Some Indians Still Defecate In The Streets As A Point Of Pride

Public defecation is a global problem. From war-torn villages to the snowballing-prone sloped streets of San Fransisco, those with no access to proper plumbing are often forced to suffer the indignities of squatting on the side of the road. Except for in India, where some people defecate in public not because they have to, but because they really, really want to.

5 Cities Around The World Dealing With Surprising Problems
Wikimedia Commons/SuSanA Secretariat
Anyone who has ever had to use a music festival portable toilet knows of the temptation.

Over the past years, India has made a colossal effort to provide toilets to all of its people, installing more plumbing, constructing public restrooms, and even launching an extensive public information campaign complete with an anti-pooping theme song. Yet many Indians are still taking dumps on telecom towers and in open fields, and those who think this is a poverty issue are looking at the wrong side of the caste system.

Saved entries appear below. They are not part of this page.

$ cat src/rtl/pipe_ctrl_pkg.sv
// Shared types for the pipeline sequencing controller: FSM states and the
// bit positions of the per-stage enable vector.
package pipe_ctrl_pkg;

  typedef enum logic [2:0] {
    StRun     = 3'd0,
    StIdle    = 3'd1,
    StStep    = 3'd2,
    StMemWait = 3'd3,
    StHalted  = 3'd4
  } ctrl_state_e;

  // Enable-vector bit positions, PC first, then the pipeline registers in order
  localparam int unsigned EnPc    = 0;
  localparam int unsigned EnIfid  = 1;
  localparam int unsigned EnIdex  = 2;
  localparam int unsigned EnExmem = 3;
  localparam int unsigned EnMemwb = 4;
  localparam int unsigned EnWidth = 5;

  typedef logic [EnWidth-1:0] en_vec_t;

  // State entered when leaving reset or HALTED: debug step mode parks in IDLE
  function automatic ctrl_state_e resume_state(input logic step_mode);
    return step_mode ? StIdle : StRun;
  endfunction

endpackage

$ cat src/rtl/hazard_detect_unit.sv
// Load-use hazard compare: a load in EX whose destination feeds the
// instruction in ID. Register 0 never creates a dependency.
module hazard_detect_unit #(
  parameter int unsigned RBITS = 5
) (
  input  logic [RBITS-1:0] id_rs_i,
  input  logic [RBITS-1:0] id_rt_i,
  input  logic [RBITS-1:0] ex_rt_i,
  input  logic             ex_memread_i,
  output logic             stall_o
);

  // Stall when the load destination matches either ID source operand
  always_comb begin
    stall_o = ex_memread_i && (ex_rt_i != '0) &&
              ((ex_rt_i == id_rs_i) || (ex_rt_i == id_rt_i));
  end

endmodule

$ cat src/rtl/pipeline_ctrl_unit.sv
// Pipeline sequencing controller. Produces PC / pipeline-register enables and
// flushes from load-use hazards, taken branches, data-memory wait states and
// debug run/step/halt control. Only state, wait counter, return state, the
// timeout flag and the cycle counter are registered; strobes are combinational.
module pipeline_ctrl_unit
  import pipe_ctrl_pkg::*;
#(
  parameter int unsigned RBITS   = 5,
  parameter int unsigned TIMEOUT = 255,
  parameter int unsigned CBITS   = 32
) (
  input  logic             i_clk,
  input  logic             i_rst,
  input  logic [RBITS-1:0] i_id_rs,
  input  logic [RBITS-1:0] i_id_rt,
  input  logic [RBITS-1:0] i_ex_rt,
  input  logic             i_ex_memread,
  input  logic             i_ex_branch_taken,
  input  logic             i_mem_memread,
  input  logic             i_mem_memwrite,
  input  logic             i_dmem_ack,
  input  logic             i_wb_halt,
  input  logic             i_dbg_step_mode,
  input  logic             i_dbg_step,
  input  logic             i_dbg_resume,
  output logic             o_pc_en,
  output logic             o_ifid_en,
  output logic             o_ifid_flush,
  output logic             o_idex_en,
  output logic             o_idex_flush,
  output logic             o_exmem_en,
  output logic             o_memwb_en,
  output logic             o_dmem_req,
  output logic             o_halted,
  output logic             o_err_timeout,
  output logic [CBITS-1:0] o_cycle_count
);

  localparam int unsigned WBITS = (TIMEOUT < 2) ? 1 : $clog2(TIMEOUT + 1);

  ctrl_state_e      state_q, state_d;
  ctrl_state_e      ret_q, ret_d;
  logic [WBITS-1:0] wait_q, wait_d;
  logic [WBITS-1:0] wait_inc;
  logic             err_q, err_d;
  logic [CBITS-1:0] cnt_q, cnt_d;

  en_vec_t          en;
  logic             ifid_flush;
  logic             idex_flush;
  logic             dmem_req;
  logic             advance;
  logic             mem_access;
  logic             load_use;

  hazard_detect_unit #(
    .RBITS(RBITS)
  ) u_hazard (
    .id_rs_i      (i_id_rs),
    .id_rt_i      (i_id_rt),
    .ex_rt_i      (i_ex_rt),
    .ex_memread_i (i_ex_memread),
    .stall_o      (load_use)
  );

  assign mem_access = i_mem_memread | i_mem_memwrite;
  assign wait_inc   = wait_q + 1'b1;

  // Next-state selection: memory stall beats halt, halt beats step/run sequencing
  always_comb begin
    state_d  = state_q;
    ret_d    = ret_q;
    wait_d   = wait_q;
    err_d    = err_q;
    dmem_req = 1'b0;
    advance  = 1'b0;
    if (!i_rst) begin
      unique case (state_q)
        StRun, StStep: begin
          dmem_req = mem_access;
          if (mem_access && !i_dmem_ack) begin
            // A step that stalls still ends in IDLE once the access completes
            state_d = StMemWait;
            ret_d   = (state_q == StRun) ? StRun : StIdle;
          end else begin
            advance = 1'b1;
            if (i_wb_halt) begin
              state_d = StHalted;
            end else if ((state_q == StStep) || i_dbg_step_mode) begin
              state_d = StIdle;
            end else begin
              state_d = StRun;
            end
          end
        end
        StMemWait: begin
          dmem_req = 1'b1;
          if (i_dmem_ack) begin
            // The deferred advance completes now, including a pending halt
            advance = 1'b1;
            wait_d  = '0;
            state_d = i_wb_halt ? StHalted : ret_q;
          end else if (wait_inc == WBITS'(TIMEOUT)) begin
            wait_d  = '0;
            err_d   = 1'b1;
            state_d = StHalted;
          end else begin
            wait_d  = wait_inc;
          end
        end
        StIdle: begin
          if (!i_dbg_step_mode) begin
            state_d = StRun;
          end else if (i_dbg_step) begin
            state_d = StStep;
          end
        end
        StHalted: begin
          if (i_dbg_resume) begin
            state_d = resume_state(i_dbg_step_mode);
          end
        end
        default: begin
          state_d = resume_state(i_dbg_step_mode);
        end
      endcase
    end
  end

  // Enable/flush pattern for an advancing cycle; branch squashes take priority
  // over the load-use bubble since the dependent instruction is discarded anyway
  always_comb begin
    en         = '0;
    ifid_flush = 1'b0;
    idex_flush = 1'b0;
    cnt_d      = cnt_q;
    if (advance) begin
      en    = '1;
      cnt_d = cnt_q + 1'b1;
      if (i_ex_branch_taken) begin
        ifid_flush = 1'b1;
        idex_flush = 1'b1;
      end else if (load_use) begin
        en[EnPc]   = 1'b0;
        en[EnIfid] = 1'b0;
        idex_flush = 1'b1;
      end
    end
  end

  // State and counters; synchronous reset also clears the sticky timeout flag
  always_ff @(posedge i_clk) begin
    if (i_rst) begin
      state_q <= resume_state(i_dbg_step_mode);
      ret_q   <= StRun;
      wait_q  <= '0;
      err_q   <= 1'b0;
      cnt_q   <= '0;
    end else begin
      state_q <= state_d;
      ret_q   <= ret_d;
      wait_q  <= wait_d;
      err_q   <= err_d;
      cnt_q   <= cnt_d;
    end
  end

  assign o_pc_en       = en[EnPc];
  assign o_ifid_en     = en[EnIfid];
  assign o_idex_en     = en[EnIdex];
  assign o_exmem_en    = en[EnExmem];
  assign o_memwb_en    = en[EnMemwb];
  assign o_ifid_flush  = ifid_flush;
  assign o_idex_flush  = idex_flush;
  assign o_dmem_req    = dmem_req;
  assign o_halted      = (state_q == StHalted);
  assign o_err_timeout = err_q;
  assign o_cycle_count = cnt_q;

endmodule

$ cat config.mk
export PLATFORM = sky130hd
export DESIGN_NAME = pipeline_ctrl_unit
export DESIGN_NICKNAME = d
export VERILOG_FILES = /design/src/rtl/pipe_ctrl_pkg.sv /design/src/rtl/hazard_detect_unit.sv /design/src/rtl/pipeline_ctrl_unit.sv
export SDC_FILE = /design/constraint.sdc
export NUM_CORES = 1
export LEC_CHECK = 0
export BUFFER_PORTS_ARGS = -buffer_cell sky130_fd_sc_hd__buf_2
export CORE_ASPECT_RATIO = 1.5
export CORE_MARGIN = 2
export CORE_UTILIZATION = 40
export CTS_CLUSTER_SIZE = 40
export DETAILED_ROUTE_END_ITERATION = 7
export PLACE_DENSITY_LB_ADDON = 0.25
export SLEW_MARGIN = 5
export SYNTH_ARGS = -nofsm -noshare
export SYNTH_HDL_FRONTEND = slang
export SYNTH_HIERARCHICAL = 1
export SYNTH_SLANG_ARGS = --single-unit
$ cat constraint.sdc
create_clock -name i_clk -period 2.65 [get_ports i_clk]
set_clock_uncertainty 0.05 [all_clocks]
set_input_delay 0.1325 -clock i_clk [delete_from_list [all_inputs] [get_ports i_clk]]
set_output_delay 0.1325 -clock i_clk [all_outputs]
set_load 0.02 [all_outputs]
### After elaboration in Yosys (flattened, before gate mapping)

Index checks and enable logic that the tools add are counted.

* flip-flop bits (word level): 47
* input bits: 26
* logic and storage cells: 60

* add/subtract/negate cells: 2
* equality and inequality tests: 10
* mux-type cells: 29
* bitwise logic cells: 2
* reductions and logical operators: 12

Operators by type and width (count)
* 32-bit by 1-bit adder with 32-bit output, second input constant: 1
* 3-bit 2-to-1 mux: 9
* 8-bit 2-to-1 mux: 2
* 1-bit 2-to-1 mux: 12
* 3-bit one-hot mux with 4 select lines: 1
* 5-bit == test: 2
* 8-bit by 1-bit adder with 8-bit output, second input constant: 1
* 8-bit == test, second input constant: 1
* 4-bit inequality test, second input constant: 2
* 3-bit by 2-bit == test with 1-bit output, second input constant: 2
* 3-bit AND reduction: 2
* 5-bit 2-to-1 mux: 1
* 5-bit nonzero test: 1
* 2-bit 2-to-1 mux: 2
* 1-bit one-hot mux with 2 select lines: 2
* 3-bit by 1-bit == test with 1-bit output, second input constant: 1
* 3-bit == test, second input constant: 1
* 1-bit logical AND: 3
* 3-bit zero test: 1
* 3-bit inequality test, second input constant: 1
* 1-bit logical OR: 2
* 2-bit AND reduction: 1
* 2-bit OR reduction: 1
* 1-bit zero test: 1
* other kinds (2): 2

### Depth between registers and ports, before layout

* depth after elaboration: 7
* gate-level depth with buffers: 7
* gate-level depth less buffers: 7

### Hierarchy

The synthesis kept the hierarchy.

Modules (own cells, without submodules)
* pipeline_ctrl_unit: instances 1, cells an instance 284, area an instance 2368.5 µm², seq. area each 930.9 µm²
* hazard_detect_unit: instances 1, cells an instance 17, area an instance 125.1 µm², seq. area each 0.0 µm²

### Worst setup path after synthesis

Ideal clock, no wire load.

* path type: register to register
* from: reg cnt_q[6], in the netlist o_cycle_count[6]
* to: reg cnt_q[29], in the netlist o_cycle_count[29]
* arrival: 2.062 ns
* path slack: 0.468 ns
* stages on the path, launching flop included: 7
* buffers on the path: 1
* clock period less this slack: 2.182 ns
* cells stage by stage: dfxtp_1 and4_1 buf_4 nand4_4 or4_4 or4_1 a21oi_1

* word-level cells in the longest chain between the ends: 1

RTL lines
* start: declaration: line pipeline_ctrl_unit.sv:46 `logic [CBITS-1:0] cnt_q, cnt_d;`
* start signal: assignment: line pipeline_ctrl_unit.sv:164 `cnt_q <= cnt_d;`
* 32-bit by 1-bit adder with 32-bit output: line pipeline_ctrl_unit.sv:139 `cnt_d = cnt_q + 1'b1;`

Every way passes these cells.
A chain may end at the register's enable or synchronous reset.

### Worst setup path in the final report

* from: reg state_q[2]
* to: reg cnt_q[29], in the netlist o_cycle_count[29]

* word-level cells in the longest chain between the ends: 4
* elaborated cells between the ends (all ways): 6
* classes of those cells: 2 x eq/ne; 2 x mux; 2 x reduce/logical

RTL lines
* start: declaration: line pipeline_ctrl_unit.sv:41 `ctrl_state_e state_q, state_d;`
* start signal: assignment: line pipeline_ctrl_unit.sv:154 `state_q <= resume_state(i_dbg_step_mode);`
* start signal: assignment: line pipeline_ctrl_unit.sv:160 `state_q <= state_d;`
* 3-bit by 2-bit == test with 1-bit output / 3-bit zero test (equally long branches): line pipeline_ctrl_unit.sv:78 `unique case (state_q)`
* 2-bit OR reduction: line pipeline_ctrl_unit.sv:78
* 1-bit one-hot mux with 2 select lines *: line pipeline_ctrl_unit.sv:78
* 1-bit 2-to-1 mux *: line pipeline_ctrl_unit.sv:77 `if (!i_rst) begin`

Mark *: on every way between the ends. The rest lies on a longest branch, timed or not.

In part thanks to President Modi's revival of Indian nationalism, a portion of upper-caste Indians defecate in public as a matter of tradition. They believe that even flushing a toilet counts as having cleaned up feces and that's a job only fit for Dalits, the lower caste who in the past were forced to clean all the public toilets. So to make sure these "untouchables" still have to put up with their shit, traditionalists prefer to squat it in the street and let it drop like a nervous elephant with the pigheaded expectation that someone else will have to clean it up.

Of course, the practice of exploiting lower castes has long been made illegal, meaning a lot of major Indian cities now have a depressing amount of human waste stinking up the place. But elsewhere, Human Rights Watch has observed that hundreds of thousands of Dalits are still forced into collecting the feces of these elite street shitters under threat of garnished wages, exile, or even violence.

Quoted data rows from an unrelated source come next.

--- src/rtl/rv_decode_pkg.sv ---
// Shared opcodes, format codes and decoded-bundle type for the decode stage.
// Build with RV_DECODE_ILLEGAL_EN defined to enable illegal-instruction flagging.
package rv_decode_pkg;

  localparam logic [6:0] OP_LUI    = 7'b0110111;
  localparam logic [6:0] OP_AUIPC  = 7'b0010111;
  localparam logic [6:0] OP_JAL    = 7'b1101111;
  localparam logic [6:0] OP_JALR   = 7'b1100111;
  localparam logic [6:0] OP_BRANCH = 7'b1100011;
  localparam logic [6:0] OP_LOAD   = 7'b0000011;
  localparam logic [6:0] OP_STORE  = 7'b0100011;
  localparam logic [6:0] OP_IMM    = 7'b0010011;
  localparam logic [6:0] OP_REG    = 7'b0110011;
  localparam logic [6:0] OP_FENCE  = 7'b0001111;
  localparam logic [6:0] OP_SYSTEM = 7'b1110011;

  typedef enum logic [2:0] {
    FMT_R    = 3'd0,
    FMT_I    = 3'd1,
    FMT_S    = 3'd2,
    FMT_B    = 3'd3,
    FMT_U    = 3'd4,
    FMT_J    = 3'd5,
    FMT_NONE = 3'd7
  } fmt_t;

  // Immediate is kept beside this bundle since its width follows XLEN.
  typedef struct packed {
    logic [6:0] opcode;
    logic [4:0] rd;
    logic [2:0] funct3;
    logic [4:0] rs1;
    logic [4:0] rs2;
    logic [6:0] funct7;
    fmt_t       fmt;
    logic       illegal;
  } dec_t;

  function automatic logic legal_f7(input logic [6:0] f7);
    return (f7 == 7'b0000000) || (f7 == 7'b0100000);
  endfunction

endpackage

--- src/rtl/rv_imm_gen.sv ---
// Combinational RV32I format classifier and sign-extended immediate builder.
// Immediates are widened to XLEN by replicating inst[31].
module rv_imm_gen
  import rv_decode_pkg::*;
#(
  parameter int XLEN = 32
) (
  input  logic [31:0]     inst,
  output fmt_t            fmt,
  output logic [XLEN-1:0] imm
);

  logic [6:0]  op;
  logic [31:0] imm32;

  assign op = inst[6:0];

  always_comb begin
    fmt   = FMT_NONE;
    imm32 = '0;
    unique case (1'b1)
      (op == OP_REG): begin
        fmt = FMT_R;
      end
      (op == OP_IMM || op == OP_LOAD ||
       op == OP_JALR || op == OP_SYSTEM ||
       op == OP_FENCE): begin
        fmt   = FMT_I;
        imm32 = {{20{inst[31]}}, inst[31:20]};
      end
      (op == OP_STORE): begin
        fmt   = FMT_S;
        imm32 = {{20{inst[31]}}, inst[31:25],
                 inst[11:7]};
      end
      (op == OP_BRANCH): begin
        fmt   = FMT_B;
        imm32 = {{19{inst[31]}}, inst[31], inst[7],
                 inst[30:25], inst[11:8], 1'b0};
      end
      (op == OP_LUI || op == OP_AUIPC): begin
        fmt   = FMT_U;
        imm32 = {inst[31:12], 12'b0};
      end
      (op == OP_JAL): begin
        fmt   = FMT_J;
        imm32 = {{11{inst[31]}}, inst[31],
                 inst[19:12], inst[20],
                 inst[30:21], 1'b0};
      end
      default: begin
        fmt   = FMT_NONE;
        imm32 = '0;
      end
    endcase
  end

  assign imm = XLEN'($signed(imm32));

endmodule

--- src/rtl/rv_decode_stage.sv ---
// RV32I decode stage: field split, format/immediate, 2-entry output buffer.
// Define RV_DECODE_ILLEGAL_EN to drive out_illegal; otherwise it is tied low.
module rv_decode_stage
  import rv_decode_pkg::*;
#(
  parameter int XLEN  = 32,
  parameter int CNT_W = 16
) (
  input  logic             clk,
  input  logic             reset,
  input  logic             in_valid,
  output logic             in_ready,
  input  logic [31:0]      in_inst,
  output logic             out_valid,
  input  logic             out_ready,
  output logic [6:0]       out_opcode,
  output logic [4:0]       out_rd,
  output logic [2:0]       out_funct3,
  output logic [4:0]       out_rs1,
  output logic [4:0]       out_rs2,
  output logic [6:0]       out_funct7,
  output logic [2:0]       out_fmt,
  output logic [XLEN-1:0]  out_imm,
  output logic             out_illegal,
  output logic [CNT_W-1:0] dec_count
);

  fmt_t            fmt_in;
  logic [XLEN-1:0] imm_in;
  logic            ill_in;
  dec_t            dec_in;

  rv_imm_gen #(.XLEN(XLEN)) u_imm (
    .inst (in_inst),
    .fmt  (fmt_in),
    .imm  (imm_in)
  );

`ifdef RV_DECODE_ILLEGAL_EN
  logic is_shift;
  logic is_reg;

  assign is_shift = (in_inst[6:0] == OP_IMM) &&
                    (in_inst[13:12] == 2'b01);
  assign is_reg   = (in_inst[6:0] == OP_REG);
  assign ill_in   = (fmt_in == FMT_NONE) ||
                    ((is_shift || is_reg) &&
                     !legal_f7(in_inst[31:25]));
`else
  assign ill_in = 1'b0;
`endif

  assign dec_in = '{
    opcode:  in_inst[6:0],
    rd:      in_inst[11:7],
    funct3:  in_inst[14:12],
    rs1:     in_inst[19:15],
    rs2:     in_inst[24:20],
    funct7:  in_inst[31:25],
    fmt:     fmt_in,
    illegal: ill_in
  };

  dec_t            head_q;
  dec_t            tail_q;
  logic [XLEN-1:0] head_imm_q;
  logic [XLEN-1:0] tail_imm_q;
  logic [1:0]      count_q;
  logic [1:0]      count_d;
  logic            rdy_q;
  logic [CNT_W-1:0] cnt_q;
  logic            push;
  logic            pop;

  assign push    = in_valid && rdy_q;
  assign pop     = (count_q != 2'd0) && out_ready;
  assign count_d = count_q + {1'b0, push} - {1'b0, pop};

  // Head slot is only rewritten on a new entry, so an empty
  // buffer keeps presenting the last popped bundle.
  always_ff @(posedge clk) begin
    if (reset) begin
      head_q     <= '0;
      tail_q     <= '0;
      head_imm_q <= '0;
      tail_imm_q <= '0;
      count_q    <= 2'd0;
      rdy_q      <= 1'b1;
      cnt_q      <= '0;
    end else begin
      count_q <= count_d;
      rdy_q   <= (count_d != 2'd2);
      if (pop) cnt_q <= cnt_q + 1'b1;
      unique case (count_q)
        2'd0: begin
          if (push) begin
            head_q     <= dec_in;
            head_imm_q <= imm_in;
          end
        end
        2'd1: begin
          if (push && pop) begin
            head_q     <= dec_in;
            head_imm_q <= imm_in;
          end else if (push) begin
            tail_q     <= dec_in;
            tail_imm_q <= imm_in;
          end
        end
        2'd2: begin
          if (pop) begin
            head_q     <= tail_q;
            head_imm_q <= tail_imm_q;
          end
        end
        default: ;
      endcase
    end
  end

  assign in_ready    = rdy_q;
  assign out_valid   = (count_q != 2'd0);
  assign out_opcode  = head_q.opcode;
  assign out_rd      = head_q.rd;
  assign out_funct3  = head_q.funct3;
  assign out_rs1     = head_q.rs1;
  assign out_rs2     = head_q.rs2;
  assign out_funct7  = head_q.funct7;
  assign out_fmt     = head_q.fmt;
  assign out_imm     = head_imm_q;
  assign out_illegal = head_q.illegal;
  assign dec_count   = cnt_q;

endmodule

Indonesia Needs To Build A New Capital Because Jakarta Has Too Many Holes In It

Forget Venice; the prize for the fastest sinking city goes to Jakarta. Indonesia's capital is sinking at a rate of 6.7 inches or 25 cm every year in a race to see if it'll get swallowed by the earth or by the sea first. But we can't solely blame Mother Nature for this catastrophe; this is all due to industry. Or, at least in part, to a bunch of industrious folks with shovels.

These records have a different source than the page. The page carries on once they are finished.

==> src/rtl/sevenseg_scan_ctrl.sv <==
// rtl/sevenseg_scan_ctrl.sv - multiplexed 7-segment scan controller with blank window, PWM and blink
// Outputs are registered from next-state values so pins line up with the FSM state they describe.
module sevenseg_scan_ctrl #(
    parameter int N_DIGITS       = 4,
    parameter int SLOT_CYCLES    = 1000,
    parameter int BLANK_CYCLES   = 4,
    parameter int BRIGHT_W       = 4,
    parameter int BLINK_FRAMES   = 64,
    parameter bit SEG_ACTIVE_LOW = 1'b1,
    parameter bit AN_ACTIVE_LOW  = 1'b1
) (
    input  logic                          clk,
    input  logic                          reset,
    input  logic                          enable,
    input  logic [N_DIGITS-1:0][7:0]      digit_seg,
    input  logic [BRIGHT_W-1:0]           brightness,
    input  logic [N_DIGITS-1:0]           blink_mask,
    output logic [7:0]                    seg_out,
    output logic [N_DIGITS-1:0]           an,
    output logic [$clog2(N_DIGITS)-1:0]   digit_idx,
    output logic                          frame_start
);

    localparam int IW = $clog2(N_DIGITS);
    localparam int SW = $clog2(SLOT_CYCLES);
    localparam int PW = SW + BRIGHT_W + 1;
    localparam int FW = (BLINK_FRAMES > 1) ? $clog2(BLINK_FRAMES) : 1;

    localparam logic [7:0]          SEG_OFF    = SEG_ACTIVE_LOW ? 8'hFF : 8'h00;
    localparam logic [N_DIGITS-1:0] AN_OFF     = AN_ACTIVE_LOW ? {N_DIGITS{1'b1}} : {N_DIGITS{1'b0}};
    localparam logic [SW-1:0]       SLOT_LAST  = SW'(SLOT_CYCLES - 1);
    localparam logic [SW-1:0]       BLANK_LAST = SW'(BLANK_CYCLES - 1);
    localparam logic [SW:0]         BLANK_EXT  = (SW + 1)'(BLANK_CYCLES);
    localparam logic [IW-1:0]       DIGIT_LAST = IW'(N_DIGITS - 1);
    localparam logic [FW-1:0]       FRAME_LAST = FW'(BLINK_FRAMES - 1);
    localparam logic [PW-1:0]       ACTIVE_LEN = PW'(SLOT_CYCLES - BLANK_CYCLES);

    localparam logic [1:0] IDLE  = 2'd0;
    localparam logic [1:0] BLANK = 2'd1;
    localparam logic [1:0] ON    = 2'd2;
    localparam logic [1:0] OFF   = 2'd3;

    logic [1:0]          state, state_n;
    logic [SW-1:0]       slot_cnt, slot_n;
    logic [IW-1:0]       idx_n;
    logic [FW-1:0]       frame_cnt, fcnt_n;
    logic                blink_phase, phase_n;
    logic [SW-1:0]       on_len, onlen_n;
    logic [7:0]          seg_lat, seglat_n;
    logic                fs_n;
    logic [7:0]          seg_n;
    logic [N_DIGITS-1:0] an_n;

    logic [PW-1:0]       on_prod;
    logic [SW-1:0]       on_len_new;
    logic [SW:0]         on_end;
    logic [SW:0]         slot_inc;
    logic                slot_end;
    logic [N_DIGITS-1:0] an_hot;
    logic [7:0]          seg_lit;

    // Full-precision product so the maximum code yields the whole on-window.
    assign on_prod    = ACTIVE_LEN * (PW'(brightness) + PW'(1));
    assign on_len_new = SW'(on_prod >> BRIGHT_W);
    assign on_end     = BLANK_EXT + {1'b0, on_len};
    assign slot_inc   = {1'b0, slot_cnt} + {{SW{1'b0}}, 1'b1};
    assign slot_end   = (slot_cnt == SLOT_LAST);

    always_comb begin
        state_n  = state;
        slot_n   = slot_cnt;
        idx_n    = digit_idx;
        fcnt_n   = frame_cnt;
        phase_n  = blink_phase;
        onlen_n  = on_len;
        seglat_n = seg_lat;
        fs_n     = 1'b0;

        if (!enable) begin
            state_n = IDLE;
            slot_n  = '0;
            idx_n   = '0;
            fcnt_n  = '0;
            phase_n = 1'b0;
        end else if (state == IDLE) begin
            state_n = BLANK;
            slot_n  = '0;
            idx_n   = '0;
            fs_n    = 1'b1;
            onlen_n = on_len_new;
        end else if (slot_end) begin
            state_n = BLANK;
            slot_n  = '0;
            onlen_n = on_len_new;
            if (digit_idx == DIGIT_LAST) begin
                idx_n = '0;
                fs_n  = 1'b1;
                if (frame_cnt == FRAME_LAST) begin
                    fcnt_n  = '0;
                    phase_n = ~blink_phase;
                end else begin
                    fcnt_n = frame_cnt + FW'(1);
                end
            end else begin
                idx_n = digit_idx + IW'(1);
            end
        end else begin
            slot_n = slot_cnt + SW'(1);
            case (state)
                BLANK: begin
                    if (slot_cnt == BLANK_LAST) begin
                        if (on_len == '0) begin
                            state_n = OFF;
                        end else begin
                            state_n  = ON;
                            seglat_n = digit_seg[digit_idx];
                        end
                    end
                end
                ON: begin
                    if (slot_inc == on_end) begin
                        state_n = OFF;
                    end
                end
                default: ;
            endcase
        end

        an_hot  = N_DIGITS'(1) << idx_n;
        seg_lit = (phase_n && blink_mask[idx_n]) ? 8'h00 : seglat_n;
        if (state_n == ON) begin
            an_n  = AN_ACTIVE_LOW ? ~an_hot : an_hot;
            seg_n = SEG_ACTIVE_LOW ? ~seg_lit : seg_lit;
        end else begin
            an_n  = AN_OFF;
            seg_n = SEG_OFF;
        end
    end

    always_ff @(posedge clk) begin
        if (!reset) begin
            state       <= IDLE;
            slot_cnt    <= '0;
            digit_idx   <= '0;
            frame_cnt   <= '0;
            blink_phase <= 1'b0;
            on_len      <= '0;
            seg_lat     <= '0;
            seg_out     <= SEG_OFF;
            an          <= AN_OFF;
            frame_start <= 1'b0;
        end else begin
            state       <= state_n;
            slot_cnt    <= slot_n;
            digit_idx   <= idx_n;
            frame_cnt   <= fcnt_n;
            blink_phase <= phase_n;
            on_len      <= onlen_n;
            seg_lat     <= seglat_n;
            seg_out     <= seg_n;
            an          <= an_n;
            frame_start <= fs_n;
        end
    end

endmodule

Jakarta is too holey. For decades, Jakartan citizens, businesses and factories have found a loophole around drawing water from the city's heavily polluted rivers by digging an actual hole. From poor families to 5-star hotels, almost everyone in Jakarta has private wells and cisterns accessing the city's vast underground freshwater aquifer layers. And as a result, the ground underneath the Indonesian capital has been turned into Swiss cheese.

All those tunnels into its swampy land have further turned the ground underneath the megacity into quicksand, making this megacity sink at an almost visible speed. That problem was made monumentally worse thanks to our old urban friend, concrete. Apart from its many small holes, Jakarta is basically one giant slab of concrete mixed with asphalt. Not only does all that weight cause the city to sink into the shifting sediment even more quickly, it also prevents rainwater from seeping into the ground and replenishing the water. And with nowhere to go, these storms flood the city like someone forgot to pull Jakarta's bath plug.

5 Cities Around The World Dealing With Surprising Problems
Wikimedia Commons/VOA Indonesian Service
When it rains, it non-porous.

But the government has finally pulled the plug. With the prediction that 95% of North Jakarta will permanently be underwater by 2050, Indonesia has decided to let the soon-to-be-former capital drown and start anew somewhere else like some sort of metropolitan Noah. Soon, an entirely new capital city will be built from scratch on the island of Borneo. When it's finished, the underwater people of Jakarta will be more than welcome. Their shovels won't be, though.